`config.mk`:
```
export PLATFORM = sky130hd
export DESIGN_NAME = rtype_encoder
export DESIGN_NICKNAME = d
export VERILOG_FILES = /design/src/rtl/rtype_encoder.sv
export SDC_FILE = /design/constraint.sdc
export NUM_CORES = 1
export LEC_CHECK = 0
export CORE_UTILIZATION = 48
export CTS_BUF_LIST = sky130_fd_sc_hd__clkbuf_4 sky130_fd_sc_hd__clkbuf_8 sky130_fd_sc_hd__clkbuf_16
export CTS_CLUSTER_SIZE = 25
export DETAILED_ROUTE_END_ITERATION = 10
export PLACE_DENSITY = 0.76
export RECOVER_POWER = 50
export SLEW_MARGIN = 20
export SYNTH_ARGS = -nofsm -noshare
export SYNTH_HDL_FRONTEND = slang
export SYNTH_SLANG_ARGS = --single-unit
```
`constraint.sdc`:
```
create_clock -name clk -period 2.4 [get_ports clk]
set_input_delay 0.72 -clock clk [delete_from_list [all_inputs] [get_ports clk]]
set_output_delay 0.72 -clock clk [all_outputs]
set_load 0.005 [all_outputs]
```
`src/rtl/rtype_encoder.sv`:
```
// rtype_encoder: maps an ALU control code plus register fields onto a MIPS
// R-type instruction word and buffers up to four words in a small FIFO.
// Illegal control codes are rejected with a one-cycle err pulse.
module rtype_encoder (
  input  logic        clk,
  input  logic        reset,
  input  logic        in_valid,
  output logic        in_ready,
  input  logic [3:0]  alu_cntl,
  input  logic [4:0]  rs,
  input  logic [4:0]  rt,
  input  logic [4:0]  rd,
  output logic        out_valid,
  input  logic        out_ready,
  output logic [31:0] instr,
  output logic        err,
  output logic [7:0]  accept_cnt,
  output logic [7:0]  illegal_cnt
);

  logic [31:0] mem [4];
  logic [1:0]  wptr;
  logic [1:0]  rptr;
  logic [2:0]  count;
  logic [5:0]  funct;
  logic        legal;
  logic        take;
  logic        wr;
  logic        pop;

  // Decode the ALU control code into a funct field and a legality flag.
  always_comb begin
    funct = '0;
    legal = 1'b1;
    case (alu_cntl)
      4'b1010: funct = 6'h20;
      4'b0010: funct = 6'h21;
      4'b1110: funct = 6'h22;
      4'b0110: funct = 6'h23;
      4'b0000: funct = 6'h24;
      4'b0001: funct = 6'h25;
      4'b0011: funct = 6'h26;
      4'b1100: funct = 6'h27;
      4'b1101: funct = 6'h2A;
      4'b1111: funct = 6'h2B;
      default: legal = 1'b0;
    endcase
  end

  // in_ready depends only on registered occupancy, never on out_ready.
  assign in_ready  = (count < 3'd4);
  assign out_valid = (count != 3'd0);
  assign instr     = out_valid ? mem[rptr] : '0;

  assign take = in_valid && in_ready;
  assign wr   = take && legal;
  assign pop  = out_valid && out_ready;

  // FIFO storage; contents are not cleared by reset.
  always_ff @(posedge clk) begin
    if (!reset && wr)
      mem[wptr] <= {6'b000000, rs, rt, rd, 5'b00000, funct};
  end

  // Pointers, occupancy, error pulse and saturating statistics.
  always_ff @(posedge clk) begin
    if (reset) begin
      wptr        <= '0;
      rptr        <= '0;
      count       <= '0;
      err         <= 1'b0;
      accept_cnt  <= '0;
      illegal_cnt <= '0;
    end else begin
      err <= take && !legal;
      if (wr)
        wptr <= wptr + 2'd1;
      if (pop)
        rptr <= rptr + 2'd1;
      case ({wr, pop})
        2'b10:   count <= count + 3'd1;
        2'b01:   count <= count - 3'd1;
        default: count <= count;
      endcase
      if (wr && accept_cnt != '1)
        accept_cnt <= accept_cnt + 8'd1;
      if (take && !legal && illegal_cnt != '1)
        illegal_cnt <= illegal_cnt + 8'd1;
    end
  end

endmodule

```
# After elaboration in Yosys (flattened, before gate mapping)

Memory sizes are Yosys's and may differ from the RTL's. A register that Yosys moved wholly into a read port is not among the register bits.
Cells that the tools add are included.

Flip-flop bits (word level): 24
Memory bits (writable): 84
Input port bits: 23
Memories: 1

Memories:

| memory | words | bits a word | read ports | clocked after Yosys merged registers in | wr ports | line | RTL |
|---|---|---|---|---|---|---|---|
| mem    | 4     | 21          | 1          | 1                                       | 1        | 21   | `logic [31:0] mem [4];` |

Add/sub/neg operators: 6
Order comparisons: 1
Equal/unequal tests: 13
Mux-type cells: 8
Reductions and logical operators: 13

Operator list:

| operator                                                            | count |
|---|---|
| 6-bit one-hot mux with 10 select lines                              | 1 |
| 32-bit 2-to-1 mux                                                   | 1 |
| 4-bit == test (second input constant)                               | 5 |
| 8-bit by 1-bit adder with 8-bit output (second input constant)      | 2 |
| 8-bit inequality test (second input constant)                       | 2 |
| 10-bit OR reduction                                                 | 1 |
| 4-bit by 2-bit == test with 1-bit output (second input constant)    | 2 |
| 1-bit logical AND                                                   | 7 |
| 3-bit one-hot mux with 2 select lines                               | 1 |
| 2-bit by 1-bit adder with 2-bit output (second input constant)      | 2 |
| 4-bit by 1-bit == test with 1-bit output (second input constant)    | 1 |
| 4-bit by 3-bit == test with 1-bit output (second input constant)    | 1 |
| 4-bit zero test                                                     | 1 |
| 2-bit 2-to-1 mux                                                    | 2 |
| 3-bit by 1-bit adder with 3-bit output (second input constant)      | 1 |
| 3-bit less-than comparator (second input constant)                  | 1 |
| 1-bit 2-to-1 mux                                                    | 3 |
| 3-bit nonzero test                                                  | 1 |
| 3-bit by 1-bit subtractor with 3-bit output (second input constant) | 1 |
| 2-bit by 1-bit == test with 1-bit output (second input constant)    | 1 |
| 2-bit == test (second input constant)                               | 1 |
| 1-bit zero test                                                     | 2 |
| 2-bit nonzero test                                                  | 1 |

# Logic depth before layout (Yosys ltp)

Word-level depth: 7
Gate-level depth with buffers: 10
Mapped depth without buffers: 9

# Least setup slack after synthesis

OpenSTA, ideal clock, no wires.

Path kind: input to register
From: input alu_cntl[0]
To: register count[2]
Arrival: 2.429 ns
Path slack: -0.100 ns
Stages on the path: 10
Buffers on the path: 1
Cell sequence: buf_4 > nand2b_1 > a21oi_2 > inv_1 > ha_1 > inv_1 > fa_1 > xor2_1 > or3_1 > a21oi_1

Word-level cells in the longest chain between the ends: 6
Elaborated cells between the ends (all ways): 17
Classes of those cells: eq/ne (11); mux (2); reduce/logical (4)

RTL lines:

| item                                                                               | line | RTL |
|---|---|---|
| start, declared                                                                    | 9    | `input logic [3:0] alu_cntl,` |
| 4-bit == test (tied with other cells)                                              | 35   | `case (alu_cntl)` |
| 10-bit OR reduction (no line) *                                                    | n/a  |  |
| 1-bit 2-to-1 mux *                                                                 | 35   |  |
| 1-bit logical AND *                                                                | 56   | `assign wr = take && legal;` |
| 2-bit by 1-bit == test with 1-bit output / 2-bit == test (equally long branches)   | 80   | `case ({wr, pop})` |
| 3-bit one-hot mux with 2 select lines / 2-bit nonzero test (equally long branches) | n/a  |  |
| end signal, assigned                                                               | 81   | `2'b10: count <= count + 3'd1;` |
| end signal, assigned                                                               | 82   | `2'b01: count <= count - 3'd1;` |
| end signal, assigned                                                               | 83   | `default: count <= count;` |
| end, declared                                                                      | 24   | `logic [2:0] count;` |

Mark *: on every way between the ends. The rest lies on a longest branch, timed or not.
A chain may end at the register's enable or synchronous reset.

# Worst setup path in the final report

From: input alu_cntl[0]
To: register illegal_cnt[4]

Word-level cells in the longest chain between the ends: 6
Elaborated cells between the ends (all ways): 15
Classes of those cells: eq/ne (9); mux (1); reduce/logical (5)

RTL lines:

| item                                  | line | RTL |
|---|---|---|
| 4-bit == test (tied with other cells) | 35   |  |
| 10-bit OR reduction (no line) *       | n/a  |  |
| 1-bit 2-to-1 mux *                    | 35   |  |
| 1-bit zero test *                     | 87   | `if (take && !legal && illegal_cnt != '1)` |
| 1-bit logical AND * (2 in series)     | 87   |  |
| end signal, assigned                  | 88   | `illegal_cnt <= illegal_cnt + 8'd1;` |
| end, declared                         | 18   | `output logic [7:0] illegal_cnt` |

Marked as above.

--------------------

Using the records above, filter out every line that lacks the string "reduce" and copy the rest.

**Result of this task**
Classes of those cells: eq/ne (11); mux (2); reduce/logical (4)
Classes of those cells: eq/ne (9); mux (1); reduce/logical (5)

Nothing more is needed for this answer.